Benchmarks: p10 of 40 runs, Apple M1 Max, Ruby 3.4.7, on the standard JSON corpus (canada, citm_catalog, twitter, github_events, …). The apples-to-apples comparisons are SmarterJSON/C vs Oj/strict vs stdlib json, all producing Float (run rake report in json_benchmarks/ for the full table — numbers vary run to run).

  • vs Oj/strict (the JSON.parse-equivalent mode, both producing Float): SmarterJSON/C is faster on nearly every file — typically 1.1–1.6× (e.g. big_decimals ~1.6×, deeply-nested ~1.4×, citm / twitter / usgs ~1.3×, github / citylots / weather ~1.1–1.2×). The one exception is string_array, where Oj/strict's SIMD string scan is ~1.7× faster — that's the current frontier.
  • vs stdlib json (C): competitive with the fastest Ruby JSON parser — it ties json on big_decimals and string_array, and trails by ~1.1–1.7× on the rest. (canada.json is the outlier, far behind — that's the BigDecimal default, see below.)
  • Numbers: floats are parsed with Ryū (correctly rounded, single-pass), so number-heavy data is fast and bit-exact.

Two notes on fair comparison:

  • NDJSON: on multi-document files, only SmarterJSON parses the input via plain process — Oj and json raise without a block, so their cells are N/A. That N/A reflects real default behavior, not a measurement gap. Plain process collects every document into an Array at ~270 MB/s; the block form yields each recovered document instead of returning the collected Array.
  • High-precision decimals (e.g. canada.json): SmarterJSON's default :auto mode preserves high-precision numbers as BigDecimal (matching Oj's default), which is intrinsically slower than Float. Against Float-producing parsers it looks slower on such files; pass bigdecimal_load: :float to compare like-for-like (it then runs much faster). Against the equivalent BigDecimal-producing Oj mode, SmarterJSON is faster.

Encoding

encoding: (default "UTF-8") labels what the input is — it does not trigger a transcoding pass. The parser works on the bytes in their native encoding and emits string values with the same encoding tag, the same way smarter_csv handles encodings. Bytes that are invalid for the claimed encoding raise SmarterJSON::EncodingError (a kind of SmarterJSON::ParseError).

Nesting & untrusted input

Both the C extension and the pure-Ruby parser are iterative, not recursive — they track nesting on an explicit, heap-allocated stack rather than the call stack. So deeply nested input cannot overflow the call stack or segfault: nesting is bounded only by available memory, the same posture as Oj (which also ships no nesting limit; the stdlib json caps at 100). The deeply_nested.json benchmark (212 MB of nesting) parses without issue.

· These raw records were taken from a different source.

--- src/rtl/i2c_cmd_arbiter.sv ---
// i2c_cmd_arbiter: round-robin sharing of one i2c master cmd/write/read channel set between requesters.
// Optional feature: define I2C_ARB_TIMEOUT_EN to force release of a stalled data phase after p_timeout idle cycles.
package package_i2c;
    localparam int c_burst_width = 8;
    typedef struct packed {
        logic [6:0]               dev_addr;
        logic [15:0]              reg_addr;
        logic                     we;
        logic [c_burst_width-1:0] burst_num;
    } t_i2c_cmd;
endpackage

module i2c_cmd_arbiter #(
    parameter int p_num_req     = 2,
    parameter int p_burst_width = package_i2c::c_burst_width,
    parameter int p_timeout     = 65535
) (
    input  logic                                  i_clk,
    input  logic                                  i_rst_n,
    input  logic [p_num_req-1:0]                  i_req_cmd_valid,
    input  package_i2c::t_i2c_cmd [p_num_req-1:0] i_req_cmd_data,
    output logic [p_num_req-1:0]                  o_req_cmd_ready,
    input  logic [p_num_req-1:0]                  i_req_wr_valid,
    input  logic [p_num_req-1:0][7:0]             i_req_wr_data,
    output logic [p_num_req-1:0]                  o_req_wr_ready,
    output logic [p_num_req-1:0]                  o_req_rd_valid,
    output logic [7:0]                            o_req_rd_data,
    input  logic [p_num_req-1:0]                  i_req_rd_ready,
    output logic                                  o_cmd_valid,
    output package_i2c::t_i2c_cmd                 o_cmd_data,
    input  logic                                  i_cmd_ready,
    output logic                                  o_wr_valid,
    output logic [7:0]                            o_wr_data,
    input  logic                                  i_wr_ready,
    input  logic                                  i_rd_valid,
    input  logic [7:0]                            i_rd_data,
    output logic                                  o_rd_ready,
    output logic [p_num_req-1:0]                  o_grant,
    output logic                                  o_busy,
    output logic                                  o_timeout
);
    localparam int ow = p_num_req > 1 ? $clog2(p_num_req) : 1;
    localparam int cw = p_burst_width + 1;

    if (p_num_req < 1 || p_num_req > 8 || p_timeout < 1) begin : g_param_check
        $error("i2c_cmd_arbiter: parameter out of range");
    end

    typedef enum logic [1:0] {IDLE, CMD, WDATA, RDATA} t_state;

    t_state                   state;
    logic [ow-1:0]            owner;
    logic [ow-1:0]            ptr;
    logic [ow-1:0]            pick;
    logic [ow-1:0]            next_ptr;
    logic                     found;
    logic [cw-1:0]            count;
    logic [p_burst_width-1:0] burst;
    logic                     cmd_hs;
    logic                     wr_hs;
    logic                     rd_hs;
    logic                     beat_hs;
    logic                     last_beat;
    logic                     expired;

    function automatic logic [ow-1:0] wrap(input int v);
        return (v >= p_num_req) ? ow'(v - p_num_req) : ow'(v);
    endfunction

    // Round-robin scan from the pointer; the lowest offset with a pending command wins.
    always_comb begin
        pick  = ptr;
        found = 1'b0;
        for (int i = p_num_req - 1; i >= 0; i--) begin
            if (i_req_cmd_valid[wrap(int'(ptr) + i)]) begin
                pick  = wrap(int'(ptr) + i);
                found = 1'b1;
            end
        end
    end

    assign next_ptr  = (owner == ow'(p_num_req - 1)) ? '0 : owner + 1'b1;
    assign burst     = p_burst_width'(i_req_cmd_data[owner].burst_num);
    assign cmd_hs    = state == CMD && i_req_cmd_valid[owner] && i_cmd_ready;
    assign wr_hs     = state == WDATA && i_req_wr_valid[owner] && i_wr_ready;
    assign rd_hs     = state == RDATA && i_rd_valid && i_req_rd_ready[owner];
    assign beat_hs   = wr_hs || rd_hs;
    assign last_beat = count == cw'(1);

    assign o_cmd_valid     = state == CMD && i_req_cmd_valid[owner];
    assign o_cmd_data      = state == CMD ? i_req_cmd_data[owner] : '0;
    assign o_req_cmd_ready = (state == CMD && i_cmd_ready) ? o_grant : '0;
    assign o_wr_valid      = state == WDATA && i_req_wr_valid[owner];
    assign o_wr_data       = state == WDATA ? i_req_wr_data[owner] : 8'h00;
    assign o_req_wr_ready  = (state == WDATA && i_wr_ready) ? o_grant : '0;
    assign o_req_rd_valid  = (state == RDATA && i_rd_valid) ? o_grant : '0;
    assign o_req_rd_data   = state == RDATA ? i_rd_data : 8'h00;

`ifdef I2C_ARB_TIMEOUT_EN
    localparam int tw = $clog2(p_timeout + 1);

    logic [tw-1:0] idle_cnt;

    // Stray read bytes after a forced release are drained while IDLE.
    assign o_rd_ready = (state == RDATA && i_req_rd_ready[owner]) || (state == IDLE && i_rst_n);
    assign expired    = (state == WDATA || state == RDATA) && !beat_hs && idle_cnt == tw'(p_timeout - 1);

    // Data-phase inactivity counter; cleared by every beat and whenever the state changes.
    always_ff @(posedge i_clk or negedge i_rst_n) begin
        if (!i_rst_n)
            idle_cnt <= '0;
        else if ((state == WDATA || state == RDATA) && !beat_hs && !expired)
            idle_cnt <= idle_cnt + 1'b1;
        else
            idle_cnt <= '0;
    end
`else
    assign o_rd_ready = state == RDATA && i_req_rd_ready[owner];
    assign expired    = 1'b0;
    assign o_timeout  = 1'b0;
`endif

    // Arbitration and transaction sequencing; the grant is held from the command through its last data beat.
    always_ff @(posedge i_clk or negedge i_rst_n) begin
        if (!i_rst_n) begin
            state   <= IDLE;
            owner   <= '0;
            ptr     <= '0;
            count   <= '0;
            o_grant <= '0;
            o_busy  <= 1'b0;
`ifdef I2C_ARB_TIMEOUT_EN
            o_timeout <= 1'b0;
`endif
        end else begin
`ifdef I2C_ARB_TIMEOUT_EN
            o_timeout <= expired;
`endif
            case (state)
                IDLE: begin
                    if (found) begin
                        owner   <= pick;
                        o_grant <= p_num_req'(1) << pick;
                        o_busy  <= 1'b1;
                        state   <= CMD;
                    end
                end
                CMD: begin
                    if (cmd_hs) begin
                        count <= cw'(burst) + cw'(1);
                        state <= i_req_cmd_data[owner].we ? WDATA : RDATA;
                    end
                end
                WDATA, RDATA: begin
                    if ((beat_hs && last_beat) || expired) begin
                        state   <= IDLE;
                        ptr     <= next_ptr;
                        count   <= '0;
                        o_grant <= '0;
                        o_busy  <= 1'b0;
                    end else if (beat_hs) begin
                        count <= count - 1'b1;
                    end
                end
                default: state <= IDLE;
            endcase
        end
    end
endmodule

--- config.mk ---
export PLATFORM = sky130hd
export DESIGN_NAME = i2c_cmd_arbiter
export DESIGN_NICKNAME = d
export VERILOG_FILES = /design/src/rtl/i2c_cmd_arbiter.sv
export SDC_FILE = /design/constraint.sdc
export NUM_CORES = 1
export LEC_CHECK = 0
export CAP_MARGIN = 15
export CORE_ASPECT_RATIO = 1.4
export CORE_MARGIN = 5
export CORE_UTILIZATION = 30
export CTS_CLUSTER_SIZE = 25
export DETAILED_ROUTE_END_ITERATION = 12
export GPL_TIMING_DRIVEN = 0
export PLACE_DENSITY = 0.74
export SYNTH_ARGS = -nofsm -noshare
export SYNTH_HDL_FRONTEND = slang
export SYNTH_SLANG_ARGS = --single-unit
export TNS_END_PERCENT = 5
--- constraint.sdc ---
create_clock -name i_clk -period 2.5 [get_ports i_clk]
set_input_delay 0.5 -clock i_clk [delete_from_list [all_inputs] [get_ports i_clk]]
set_output_delay 0.5 -clock i_clk [all_outputs]
set_load 0.005 [all_outputs]
After elaboration in Yosys (flattened, before gate mapping)
Cells that the tools add are included.
{"block": "op_classes", "addsub": 6, "order_cmp": 5, "n_eq_ne": 8, "shifts": 1, "mux": 41, "reduce_logical": 20}
{"op": "32-bit 2-to-1 mux", "n": 3}
{"op": "8-bit 2-to-1 mux", "n": 4}
{"op": "9-bit 2-to-1 mux", "n": 3}
{"op": "1-bit 2-to-1 mux", "n": 20}
{"op": "9-bit case mux with 2 select lines", "n": 1}
{"op": "2-bit 2-to-1 mux", "n": 7}
{"op": "1-bit logical AND", "n": 10}
{"op": "8-bit by 1-bit adder with 9-bit output (second input constant)", "n": 1}
{"op": "9-bit by 1-bit == test with 1-bit output (second input constant)", "n": 1}
{"op": "3-bit AND reduction", "n": 3}
{"op": "9-bit by 1-bit subtractor with 9-bit output (second input constant)", "n": 1}
{"op": "1-bit by 2-bit less-than comparator with 1-bit output (second input constant)", "n": 3}
{"op": "2-bit != test (second input constant)", "n": 3}
{"op": "2-bit case mux with 3 select lines", "n": 1}
{"op": "2-bit == test (second input constant)", "n": 2}
{"op": "2-bit case mux with 2 select lines", "n": 1}
{"op": "2-bit AND reduction", "n": 2}
{"op": "2-bit nonzero test", "n": 2}
{"op": "3-bit != test (second input constant)", "n": 1}
{"op": "1-bit by 1-bit adder with 2-bit output (second input constant)", "n": 1}
{"op": "2-bit by 1-bit == test with 1-bit output (second input constant)", "n": 1}
{"op": "1-bit by 2-bit greater-or-equal comparator with 1-bit output (second input constant)", "n": 1}
{"op": "2-bit greater-or-equal comparator (second input constant)", "n": 1}
{"op": "2-bit zero test", "n": 1}
{"op": "6 further kinds", "n": 7}
{"block": "word_totals", "ff_bits": 16}

Longest topological paths before layout
Gate-level depths: netlist (run 1).
{"block": "depth", "word_depth": 10, "depth_mapped": 9, "depth_no_buf": 7}

Worst setup path after synthesis (run 1)
No wires, ideal clock.
{"block": "synth_path", "kind": "register to output", "start": "reg owner", "end": "out o_cmd_data[20] (netlist name)", "arrival_ns": 1.572, "required_time_ns": 2.000, "path_slack_ns": 0.428, "stages_incl_launch_ff": 7, "path_buffers": 4, "cell_sequence": "dfrtp_1 -> buf_2 -> buf_2 -> buf_2 -> buf_2 -> mux2i_1 -> nor2_1"}
{"item": "from (decl)", "line_no": "52", "source": "logic [ow-1:0] owner;"}
{"item": "from (signal assigned)", "line_no": "142", "source": "owner <= pick;"}
{"item": "to (decl)", "line_no": "30", "source": "output package_i2c::t_i2c_cmd o_cmd_data,"}

==> summary by stage, run 1 <==
Outcome
The run finished with clean final reports.

STA
The number of failing hold endpoints at the final stage is 0. For the pin with the worst max-slew slack, the measured transition is 0.742 ns. The final critical path takes up 99.1% of the cycle.

On the final layout, the worst clock skew is 0.00246 ns. The worst slew margin relative to its limit is 50.4%. The hold slack is 0.493 ns. The max-slew violation total from the final report is 0.

Setup violations remaining at the end of the flow were counted as 0. The upper clock frequency limit is 404 MHz. The final critical-path required period is 2.48 ns.

Setup repair after global routing could not meet its margin everywhere.

Placed design
During placement, the flow inserted port buffers numbering 158. The global placement routability congestion is 0.850. In this run the cell area measured after placement is 3550 µm². The cell count after placement is 483.

After legalization and detailed placement, the total HPWL measured 7030 µm.

CTS
The TritonCTS clock tree is built. The clock latency reported for the late side of the worst-skew pair is 0.25 ns. The clock input transition at the sequential cells of the worst setup and hold paths is 0.06 ns. TritonCTS created 3 clock buffers.

The maximum root-to-sink buffer count is 2. CTS built an H-tree with a depth of 1. The quantity of hold-fixing buffers added after cts is 0. The clock tree root driver cell is clkbuf_8. The clock drives 16 sinks.

Synth
A synthesized cell averages 7.44 µm². Yosys mapped a number of flops with a built-in enable equal to 0. The net count after synthesis is 355. In the synthesized netlist the dominant register cell turns out to be dfrtp_1. By area the synthesized netlist is led by mux2i_1 (22%), dfrtp_1 (21%), nor2_1 (11%).

The post-synthesis sequential element count is 16. Counting flops with an async set or reset pin after synthesis yields a share of 100%. Counting every instance in the synthesized netlist gives 253. The fraction of the yosys area taken by sequential cells is 21.3%. The proportion of netlist area held by the largest area contributor is 21.8%. In this run, distinct cell masters in the synthesized netlist total 47. The biggest area consumer among synthesized cells is mux2i_1.

Summing every instance area after synthesis gives 1880 µm². Yosys printed 0 warnings.

Floorplanning
The number of placement rows is 34. The die span in y is 104 µm. The die footprint is 7980 µm². The initial utilization of the core area, before any placement, comes to 30.5%. The die width is 77.0 µm. The core region is 6170 µm². Pin placement for this block handled 160 I/O pins.

Final layout
The non-filler instance count after layout is 488. The net total in the final layout is 519. The final antenna diode count is 0. The post-route core utilization is 60.6%. The post-route netlist has 5.53% of its cells at a drive strength greater than 1. After filler insertion, the fill cell instance count of the layout stands at 564.

Leaving out fill and tap cells, the most frequent cell in the layout is clkdlybuf4s50_1. After routing the design area is 3740 µm². Relative to the synthesized area, the layout overhead comes to 98.4%. In the layout the commonest cells are clkdlybuf4s50_1 (143), nor2_1 (53), mux2i_1 (40), dfrtp_1 (16), dlymetal6s2s_1 (13).

Routing
The first detailed-routing pass took 4 iterations. The DRC violation count after routing is 0. The total length of routed wires is 8280 µm.

For this block, the via count after detailed routing is 2491. The count of nets left with antenna violations once routing finished came out at 0. In the routed layout, each cell is associated on average with a via count of 5.10.

The initial DRC count is 125. The average wire length per cell after detail routing is 17.0 µm.

GRT
The via count of the first global-routing pass is 2423. The total global routing track utilization is 19.5%. The wire length of the first global-routing pass is 12800 µm.

Summed over all layers, the global routing overflow is 0. The initial antenna violation count is 0. Entering global routing, the biggest net connects 17 pins.

Worst setup path
The critical path goes through nand2b_1 -> buf_1 -> nor2_1 -> clkdlybuf4s50_1. The cell type of the slowest stage on the worst timing path is clkdlybuf4s50_1. The kind of cell with the highest combined delay along the critical path is buffers and inverters. Together, buffers and inverters on the worst path number 2.

The worst endpoint data arrival time is 1.98 ns. Across all register-to-register paths, the minimum setup slack is 0.26 ns. STA classifies the critical path startpoint as a flop. STA puts the critical path data required time at 2.00 ns. Of all nets on the critical path, the largest fanout is 10. The peak per-stage delay on the critical path is 0.50 ns. The worst setup path is of the flop to primary output kind.

The kind of capture point of the worst setup path is a primary output.

Job
The tool flagged a number of max-cap violations equal to 0.

Pwr
For this design the ratio of total power to cell area is 786 nW/µm². IR analysis of the VDD net gives a maximum drop of 0.000445 V. The leakage dissipation is 1.74 nW.

Worst hold path
The type of the worst min-delay path is flop to flop.
==> worst paths after layout <==
path,startpoint,end,cells after the start
max,state[1],o_cmd_data[12],4
min,o_busy,o_busy,2
max reg2reg,state[0],count[0],6
min reg2reg,o_busy,o_busy,2
max in group asynchronous,i_rst_n,ptr,1
min in group asynchronous,i_rst_n,count[2],1
==> area by class of cell <==
class	count	area (µm²)	area share, %
Buffer	17	140	3.75
Tap cell	72	90.1	2.41
Sequential cell	16	400	10.7
Clock buffer	4	55.1	1.47
Inverter	11	41.3	1.11
Multi-Input combinational cell	209	1390	37.2
Timing Repair Buffer	159	1620	43.3
==> cell families after synthesis <==
group | count (synthesis) | share of synthesized area, %
other | 1 | 0.199
flip-flops | 16 | 21.3
adder cells (fa/ha/maj) | 3 | 1.99
AO/OA/AOI/OAI | 40 | 15.0
AND/OR/NAND/NOR | 116 | 29.6
multiplexers | 43 | 23.0
XOR/XNOR | 6 | 2.79
buffers and inverters | 28 | 6.18
==> registers in the layout (all words and copies together), names as in the netlist <==
| name | cells |
|---|---|
| ptr | 1 |
| o_busy | 1 |
| o_grant | 2 |
| state | 2 |
| count | 9 |
| owner | 1 |
==> routing by layer <==
metal | vias up | track usage, % | share of wire [%]
met3 | 8 | 5.03 | 7.3
met5 | - | 0 | 0
met4 | 0 | 5.00 | 1.3
met1 | 1136 | 20.5 | 38
met2 | 117 | 37.3 | 53
li1 | 1230 | - | -
==> where the power goes <==
| group | total [mW] | internal, mW | switching [mW] |
|---|---|---|---|
| Sequential | 0.515 | 0.373 | 0.141 |
| Clock | 0.230 | 0.140 | 0.0900 |
| Combinational | 2.19 | 1.21 | 0.984 |
==> worst register-to-register path: cells and delay by family (launching register included) <==
family	cells	cell delay (ns)
AND/OR/NAND/NOR	2	0.71
AO/OA/AOI/OAI	3	0.78
flip-flops	1	0.44
buffers and inverters	1	0.20
==> Yosys cell counts, drive strengths merged (3+ instances only) <==
cell type and count:
a21oi 9, and2 4, and3 12, buf 8, clkbuf 9, dfrtp 16
ha 3, inv 11, mux2i 41, nand2 12, nand3 9, nor2 53
nor3 6, o21ai 8, o32a 3, or3 6, or4 4, xnor2 4
==> metrics by stage <==
stage                     TNS (ns)  total power, mW  setup WS (ns)
after floorplan                  0             1.60          0.428
after global placement       -9.67             2.56         -0.384
after detailed placement     -9.87             2.59         -0.385
after CTS                  -0.0944             2.94        -0.0267
after global routing        -0.841             3.17        -0.0677
final                            0             2.94         0.0226
==> repair_timing <==
action,4_1_cts,5_1_grt
setup buffers,1,0
endpoints found under the setup margin,44,47
pin swaps,0,0
gates resized for setup,20,24
(Power assumes the default switching activity.)
==> inputs of run 2 (changes only) <==
Settings changed: SLEW_MARGIN from default to 20.
==> results of run 2 <==
Final layout, timing and power as in run 1 (identical DEF).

The trade-off: there is currently no fixed nesting or input-size limit, so extremely large or adversarially-nested untrusted input is bounded by memory (it can exhaust RAM), not by a crash. If you parse untrusted input and want a hard cap, that's a planned opt-in guard — for now, size-limit upstream of the parser.

Development

After checking out the repo, run bin/setup to install dependencies, then rake compile to build the C extension and rake spec to run the tests. The test suite runs every example against both the C and pure-Ruby paths, so the two stay behavior-identical.

License

Available as open source under the terms of the MIT License.